The High Court has now handed down judgment in the eagerly awaited test case brought by the Financial Conduct Authority (‘FCA’) against 8 insurers to determine whether policyholders can make business interruption (BI) claims for losses arising from disruption and closure of their businesses caused by Covid-19. 

In a highly significant judgment, the Court found in favour of the policyholders on the majority of the claims, which involved consideration by the Court of 21 sample policy wordings. 

The ruling lends a major victory to policyholders and the thousands of businesses across the country who saw their trading interrupted by Covid-19.  The FCA has said that “Insurers should reflect on the clarity provided here and, irrespective of any possible appeals, consider the steps they can take now to progress claims of the type that the judgment says should be paid.”  It remains to be seen what approach is now adopted by insurers.

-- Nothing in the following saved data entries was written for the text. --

### src/rtl/prbs_chk_pkg.sv
package prbs_chk_pkg;
   // polynomial x^ORDER + x^TAP + 1
   localparam int PRBS_ORDER = 31;
   localparam int PRBS_TAP   = 28;
   // word width select codes
   localparam logic [1:0] WSEL_NARROW = 2'b10;
   localparam logic [1:0] WSEL_WIDE   = 2'b11;
   // read select codes
   localparam logic RSEL_ERR = 1'b0;
   localparam logic RSEL_SMP = 1'b1;
endpackage

### src/rtl/prbs_word_predict.sv
module prbs_word_predict
   import prbs_chk_pkg::*;
#(
   parameter int NARROW_W = 16,
   parameter int WIDE_W   = 20,
   localparam int CNT_W   = $clog2(WIDE_W + 1)
) (
   input  logic [PRBS_ORDER-1:0] hist_i,
   input  logic [WIDE_W-1:0]     data_i,
   input  logic                  wide_i,
   input  logic                  seeding_i,
   output logic [PRBS_ORDER-1:0] hist_o,
   output logic [CNT_W-1:0]      nerr_o
);
   logic [PRBS_ORDER-1:0] h;
   logic [CNT_W-1:0]      cnt;
   logic                  pbit;

   // hist[k] holds the bit received k+1 positions ago
   always_comb begin
      h    = hist_i;
      cnt  = '0;
      pbit = 1'b0;
      for (int i = 0; i < WIDE_W; i++) begin
         if (i < NARROW_W || wide_i) begin
            pbit = h[PRBS_ORDER-1] ^ h[PRBS_TAP-1];
            if (!seeding_i && (pbit != data_i[i])) cnt = cnt + 1'b1;
            h = {h[PRBS_ORDER-2:0], seeding_i ? data_i[i] : pbit};
         end
      end
      hist_o = h;
      nerr_o = cnt;
   end
endmodule

### config.mk
export PLATFORM = sky130hd
export DESIGN_NAME = prbs_word_predict
export DESIGN_NICKNAME = d
export VERILOG_FILES = /design/src/rtl/prbs_chk_pkg.sv /design/src/rtl/prbs_word_predict.sv
export SDC_FILE = /design/constraint.sdc
export NUM_CORES = 1
export LEC_CHECK = 0
export BUFFER_PORTS_ARGS = -buffer_cell sky130_fd_sc_hd__buf_4
export CORE_MARGIN = 2
export CORE_UTILIZATION = 55
export DETAILED_ROUTE_END_ITERATION = 8
export PLACE_DENSITY = 0.89
export SLEW_MARGIN = 25
export SYNTH_ARGS = -nofsm -noshare
export SYNTH_HDL_FRONTEND = slang
export SYNTH_SLANG_ARGS = --single-unit
export TNS_END_PERCENT = 1
### constraint.sdc
create_clock -name vclk -period 19.89
set_clock_uncertainty 0.15 [all_clocks]
set_input_delay 3.978 -clock vclk [all_inputs]
set_output_delay 3.978 -clock vclk [all_outputs]
set_load 0.005 [all_outputs]
==> results.md, run 1 <==
- Relative slew slack: 38.3%
- Port bufs: 89
- Syn Inst Count: 534
- CP endpoint kind: output pin
- Synth warnings: 0
- Worst path bufs/invs: 4
- Die X-Extent: 89.7 um
- Yosys top cell area share: 14.7%
- Routability cong.: 0.955
- Most numerous cell in the Yosys netlist: xnor2_1
- Post-DR wirelength/cell: 16.2 um
- Critical Path Max Stage Delay: 0.43 ns
- Floorplan row count: 31
- Seq_cells: 0
- DR pass1 iterations: 5
- Placed wire-length estimate: 9440 um
- Global router's overall resource usage: 26.5%
- Final slew viol count: 0
- Crit share post-route: 95.4%
- CP Max Fanout: 43
- Period minus WS final: 18.98 ns
- Syn_nets: 608
- Die H: 89.7 um
- Antenna fix cells: 0
- Post-Syn Area: 4040 um2
- Power density cells: 139 nW/um2
- Area of the die: 8050 um2
- Mux share of post-synthesis cell area: 12.2%
- Share of layout cells above drive strength 1: 24.4%
- Drt drc: 0
- Final hold violation count: 0
- Critical Path Slowest Stage Cell: ha_1
- Static leakage: 2.10 nW
- Synth Area in XOR/XNOR: 36.2%
- Sequential cell area: 0 um2
- Setup TNS: 0 ns
- Number of DRC violations after detailed-routing iteration 0: 214
- Critical Path AT: 14.85 ns
- Vias per cell: 6.02
- Setup WS pre-CTS: 0.511 ns
- CP dominant cell by count: ha_1
- CP delay by family, top: adder cells
- HP Class: in2out
- Synth top cells by count: xnor2_1 (68), nand2_1 (60), nor2_1 (53)
- Finished Cell Area: 4770 um2
- Antenna-violating nets left: 0
- Adder-cell share of the synthesized area: 6.51%
- Boundary pin count: 89
- Outcome: completed
- Final-layout clock buffer total: 0
- Placed Area: 4720 um2
- First-pass GRT wire length: 17400 um
- Min setup slack post-route: 0.909 ns
- CP Data Required Time: 15.76 ns
- Largest net degree at the start of global routing: 44
- Peak Freq: 52.7 MHz
- RSZ-0062 raised after global routing: false
- Number of global-route vias before repair: 3817
- Core Area: 7180 um2
- Synth area leaders: xnor2_1 (15%), xnor3_1 (8.4%), mux2_2 (6.7%)
- Sequential area share after synthesis: 0%
- VDD IR max: 0.0684 mV
- Simple-Gate Fraction of Synth Area: 21.5%
- Global route overflow: 0
- Vias: 4197
- Synth cell types: 70
- Largest family of logic cells by synthesized area: XOR/XNOR gates
- Setup CP Type: in2out
- Synth Area per Inst: 7.56 um2
- Initial core utilization: 56.3%
- Final core occ: 66.5%
- Initial antenna violation count: 0
- Final setup viols: 0
- Worst setup SP type: input pin
- Cell taking the most area after synthesis: xnor2_1
- MaxCap Viol Count: 0
- Final wirelength: 11300 um
- Worst slew pin tran: 0.922 ns
- Area grow syn2layout: 18.1%
- Compound-Gate Fraction of Synth Area: 19.1%
- Post-layout nets: 674
[path summary, 6_finish.rpt]
path / depth (start not counted) / endpoint / startpoint
worst max-delay path: 59 / nerr_o[4] / seeding_i
worst min-delay path: 3 / hist_o[17] / hist_i[1]
[placed cells by master, fill, tap and decap left out, drive strengths merged, types with 4 or more instances in the layout]
master / instances
buf: 92
xnor3: 17
a21oi: 20
and2: 8
o211ai: 7
o31ai: 4
xor2: 29
ha: 21
nor3: 8
mux2i: 14
or2: 8
nand2: 60
xnor2: 72
nand4: 4
nand2b: 4
xor3: 5
inv: 17
nor2: 54
a31oi: 8
nand3: 20
a211oi: 7
mux2: 25
and3: 5
o2111ai: 4
o21ai: 37
[routing by layer]
metal / vias to the layer above / GRT usage [%] / wire length (um)
met5: - / 0 / 0
li1: 2043 / - / -
met4: 0 / 6.92 / 291
met3: 24 / 1.55 / 836
met2: 203 / 49.6 / 5590
met1: 1927 / 32.8 / 4580
[cell families (layout without fill, tap and decap cells)]
logic type | after synthesis | after routing
fa+ha+maj | 21 | 21
simple gates | 186 | 186
xor+xnor | 123 | 123
mux | 42 | 42
buf+inv | 46 | 110
compound gates | 116 | 116
[through the flow]
step           hold slack [ns]  power, mW  cells
3_5_place_dp              8.11      0.648    695
4_1_cts                   8.12      0.654    695
3_3_place_gp              8.11      0.627    695
6_report                  8.12      0.662    697
5_1_grt                   8.12      0.736    697
2_1_floorplan             7.93      0.512    534
[report_power, final]
group	internal [mW]	total (mW)	switching, mW
Sequential	0	0	0
Combinational	0.314	0.662	0.347
Clock	0	0	0
Total	0.314	0.662	0.347
[final cells by class]
class,instances,area [um2]
Fill cell,552,2410
Multi-Input combinational cell,488,3880
Tap cell,99,124
Timing Repair Buffer,92,694
Inverter,18,71.3
[timing repair]
item,in CTS,in global routing
endpoints found under the hold margin,0,0
buffers inserted,0,2
endpoints found under the setup margin,0,1
gates resized for setup,0,7
hold buffers,0,0
(Power assumes the default switching activity.)
==> run 2: changes to the inputs <==
--- a/config.mk
+++ b/config.mk
@@ -5,6 +5,7 @@
 export SDC_FILE = /design/constraint.sdc
 export NUM_CORES = 1
 export LEC_CHECK = 0
+export ABC_AREA = 1
 export BUFFER_PORTS_ARGS = -buffer_cell sky130_fd_sc_hd__buf_4
 export CORE_MARGIN = 2
 export CORE_UTILIZATION = 55
==> results.md, run 2 <==
- Outcome: completed
- Finished Cell Area: 4480 um2
- Die X-Extent: 86.9 um
- Yosys top cell area share: 21.3%
- Worst setup SP type: input pin
- CP Max Fanout: 57
- Synth top cells by count: nand2_1 (215), inv_1 (116), nand3_1 (83)
- Number of DRC violations after detailed-routing iteration 0: 240
- Period minus WS final: 17.36 ns
- Share of layout cells above drive strength 1: 22.6%
- Mux share of post-synthesis cell area: 1.36%
- Worst Hold Depth: 4
- HP Class: in2out
- Synth cell types: 41
- CTS resizes: 0
- Syn_nets: 803
- VDD IR max: 0.0278 mV
- CP dominant cell by count: nand2_1
- Hold endpoint: hist_o[22]
- Synth warnings: 0
- Core Area: 6720 um2
- Most common cell after layout, fill and taps aside: nand2_1
- Peak Freq: 57.6 MHz
- Drt drc: 0
- Fin Hold WS: 8.09 ns
- Most numerous cell in the Yosys netlist: nand2_1
- Post-CTS Hold Buffers: 0
- Antenna-violating nets left: 0
- Global route overflow: 0
- Antenna fix cells: 0
- Routability cong.: 0.963
- Compound-Gate Fraction of Synth Area: 12.2%
- Global router's overall resource usage: 28.5%
- Post-layout nets: 880
- Final slew viol count: 0
- Final-layout clock buffer total: 0
- Syn Inst Count: 729
- MaxCap Viol Count: 0
- CP Data Required Time: 15.76 ns
- Final wirelength: 10500 um
- CP endpoint kind: output pin
- Synth Area in XOR/XNOR: 6.72%
- Synth area leaders: nand2_1 (21%), inv_1 (12%), nand3_1 (11%)
- Die H: 86.9 um
- Seq_cells: 0
- Post-DR wirelength/cell: 11.8 um
- Synth Area per Inst: 5.19 um2
- Largest net degree at the start of global routing: 58
- Worst slew pin tran: 0.845 ns
- Vias: 4736
- Sequential cell area: 0 um2
- Hold_sp: hist_i[2]
- Adder-cell share of the synthesized area: 6.95%
- Boundary pin count: 89
- First-pass GRT wire length: 18400 um
- Placed Area: 4480 um2
- Most frequent cells in the layout: nand2_1 (215), inv_1 (116), buf_4 (89)
- Setup CP Type: in2out
- Area grow syn2layout: 18.5%
- Critical Path Slowest Stage Cell: inv_4
- Setup TNS: 0 ns
- Cell taking the most area after synthesis: nand2_1
- Placed wire-length estimate: 8990 um
- Layout fillers: 618
- Static leakage: 2.57 nW
- Power density cells: 58.7 nW/um2
- Area of the die: 7560 um2
- Final hold violation count: 0
- Post-CTS setup buffer count: 0
- Sequential area share after synthesis: 0%
- Initial antenna violation count: 0
- Final setup viols: 0
- DR pass1 iterations: 7
- Largest family of logic cells by synthesized area: simple AND/OR/NAND/NOR gates
- Critical Path AT: 13.23 ns
- Critical Path Max Stage Delay: 0.40 ns
- Simple-Gate Fraction of Synth Area: 58.4%
- Number of global-route vias before repair: 4356
- Floorplan row count: 30
- Relative slew slack: 43.3%
- Initial core utilization: 56.3%
- RSZ-0062 raised after global routing: false
- Port bufs: 89
- Crit share post-route: 87.3%
- Vias per cell: 5.36
- Post-Syn Area: 3780 um2
- Overall power: 263 uW
[run 2: kinds of logic after synthesis]
| kind of cell | after synthesis |
|---|---|
| AND/OR/NAND/NOR | 452 |
| buffers and inverters | 139 |
| AO/OA/AOI/OAI | 83 |
| XOR/XNOR | 29 |
| adder cells (fa/ha/maj) | 21 |
| multiplexers | 5 |
[run 2: worst max path at each step]
stage	start	depth (start not counted)	endpoint
floorplan	seeding_i	64	nerr_o[4]
global placement	seeding_i	68	nerr_o[4]
detailed placement	seeding_i	68	nerr_o[4]
CTS	seeding_i	68	nerr_o[4]
global route	seeding_i	68	nerr_o[4]
finish	seeding_i	68	nerr_o[4]
[run 2: worst max-delay path: cells and delay by family]
kind	cells	cell delay (ns)
AND/OR/NAND/NOR	36	3.65
AO/OA/AOI/OAI	6	0.95
XOR/XNOR	2	0.32
buffers and inverters	13	1.35
adder cells (fa/ha/maj)	11	2.94
[run 2: report_power, final]
| group | leakage [nW] | switching [mW] | internal, mW |
|---|---|---|---|
| logic | 2.57 | 0.162 | 0.101 |
| registers | 0 | 0 | 0 |
| clock network | 0 | 0 | 0 |
| total | 2.57 | 0.162 | 0.101 |
[run 2: layout make-up]
type                       count  area [um2]  area share [%]
tap                           80         100            2.23
multi-input combinational    590        3240            72.3
timing repair buffer          89         668            14.9
inverter                     125         472            10.5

In an unprecedented step, the recent claim was brought by the FCA on behalf of policyholders who were denied cover under their BI policies for losses resulting from the disruption caused by Covid-19. 

The insurers who are involved in the FCA test case were:

  • Arch Insurance (UK) Ltd.
  • Argenta Syndicate Management Ltd.
  • Ecclesiastical Insurance Office Plc.
  • Hiscox Insurance Company Ltd.
  • MS Amlin Underwriting Ltd.
  • QBE UK Ltd.
  • Royal & Sun Alliance Insurance Plc.
  • Zurich Insurance Plc.

The High Court judgment handed down yesterday will be legally binding on those insurers subject to any appeal.  It will also provide persuasive guidance for the interpretation of similar BI policy wordings.

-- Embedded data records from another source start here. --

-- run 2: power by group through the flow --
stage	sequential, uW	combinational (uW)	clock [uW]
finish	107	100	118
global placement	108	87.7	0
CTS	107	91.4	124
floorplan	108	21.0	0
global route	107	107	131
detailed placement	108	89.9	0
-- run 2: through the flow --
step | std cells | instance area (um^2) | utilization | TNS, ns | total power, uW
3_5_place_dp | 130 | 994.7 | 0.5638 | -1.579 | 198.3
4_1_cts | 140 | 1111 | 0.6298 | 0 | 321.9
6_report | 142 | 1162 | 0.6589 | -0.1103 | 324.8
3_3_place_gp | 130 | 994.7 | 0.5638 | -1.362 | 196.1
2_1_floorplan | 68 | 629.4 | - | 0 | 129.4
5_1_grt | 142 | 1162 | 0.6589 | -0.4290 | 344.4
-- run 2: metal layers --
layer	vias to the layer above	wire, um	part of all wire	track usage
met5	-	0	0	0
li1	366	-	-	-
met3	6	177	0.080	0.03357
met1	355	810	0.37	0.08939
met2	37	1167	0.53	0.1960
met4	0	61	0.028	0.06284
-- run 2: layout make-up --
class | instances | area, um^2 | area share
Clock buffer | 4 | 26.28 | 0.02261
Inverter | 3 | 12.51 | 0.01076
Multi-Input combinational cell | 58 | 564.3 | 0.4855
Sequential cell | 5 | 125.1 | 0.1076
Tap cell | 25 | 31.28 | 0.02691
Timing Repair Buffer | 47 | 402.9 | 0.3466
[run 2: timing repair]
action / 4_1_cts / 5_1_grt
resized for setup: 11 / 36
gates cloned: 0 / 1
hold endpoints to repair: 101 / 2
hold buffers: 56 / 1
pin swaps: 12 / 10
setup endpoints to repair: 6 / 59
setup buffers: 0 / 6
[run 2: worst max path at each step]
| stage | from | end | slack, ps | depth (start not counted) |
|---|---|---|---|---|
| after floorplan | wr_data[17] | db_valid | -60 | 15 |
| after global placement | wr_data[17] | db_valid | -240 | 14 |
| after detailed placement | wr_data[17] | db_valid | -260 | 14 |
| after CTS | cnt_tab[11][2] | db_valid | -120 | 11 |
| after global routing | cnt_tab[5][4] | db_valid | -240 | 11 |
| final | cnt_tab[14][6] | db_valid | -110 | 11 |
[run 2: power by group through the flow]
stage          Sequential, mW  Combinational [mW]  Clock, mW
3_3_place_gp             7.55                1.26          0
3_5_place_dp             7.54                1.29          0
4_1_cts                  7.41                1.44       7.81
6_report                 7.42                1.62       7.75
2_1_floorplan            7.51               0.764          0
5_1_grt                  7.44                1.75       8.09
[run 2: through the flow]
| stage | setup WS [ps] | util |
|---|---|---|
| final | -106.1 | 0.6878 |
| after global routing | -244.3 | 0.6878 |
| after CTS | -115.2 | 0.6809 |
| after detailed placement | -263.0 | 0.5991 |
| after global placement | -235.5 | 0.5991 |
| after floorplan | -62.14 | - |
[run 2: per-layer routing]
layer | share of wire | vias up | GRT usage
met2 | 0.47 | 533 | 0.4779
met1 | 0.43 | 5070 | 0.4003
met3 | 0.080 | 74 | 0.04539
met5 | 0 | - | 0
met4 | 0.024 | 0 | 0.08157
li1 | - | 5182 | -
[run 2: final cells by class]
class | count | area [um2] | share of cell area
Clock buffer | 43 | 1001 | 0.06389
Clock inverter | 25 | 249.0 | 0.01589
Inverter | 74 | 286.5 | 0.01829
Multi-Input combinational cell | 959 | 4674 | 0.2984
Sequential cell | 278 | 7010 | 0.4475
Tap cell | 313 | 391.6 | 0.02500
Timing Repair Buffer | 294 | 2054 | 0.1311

It will, however, take some time for the insurance industry and affected policyholders to digest the complex and lengthy judgment which runs to a total of 162 pages. Nevertheless, it is clear that insurance pay-outs are triggered under certain “no damage” clauses that cover disease and/or denial of access to business premises and that any such pay-outs should put businesses in the position that they would have been in had Covid-19 not occurred.

What does this mean in practice?

As the Court looked at a representative sample of policies, each policy needs to be viewed in the light of the judgment to determine whether the insured is covered.  If cover is accepted in principle, the insured will also have to establish what is payable.

The parties have agreed that they will seek to have any appeal heard on an expedited basis and this includes the possibility of any appeal being ‘leapfrogged’ to the Supreme Court. This could take matters into the new year but the FCA have said that this should not preclude policyholders seeking to settle before the outcome of any appeal is known. 

If your business has a BI policy, and in the light of the FCA judgment, you should prudently consider the following questions:

  • Are there any terms in your insurance policy which could provide business interruption cover?
  • If so, has a claim for business interruption losses as a consequence of Covid-19 been notified under the policy?
  • If so, has cover been refused and on what basis?
  • Finally, if cover has been confirmed are there now issues and disputes about the quantum of your claim?

TLT are currently advising clients on these issues. If you would like advice in relation to any of the above, please contact Craig Thompson or Julien Luke, partners in our Commercial Dispute Resolution team.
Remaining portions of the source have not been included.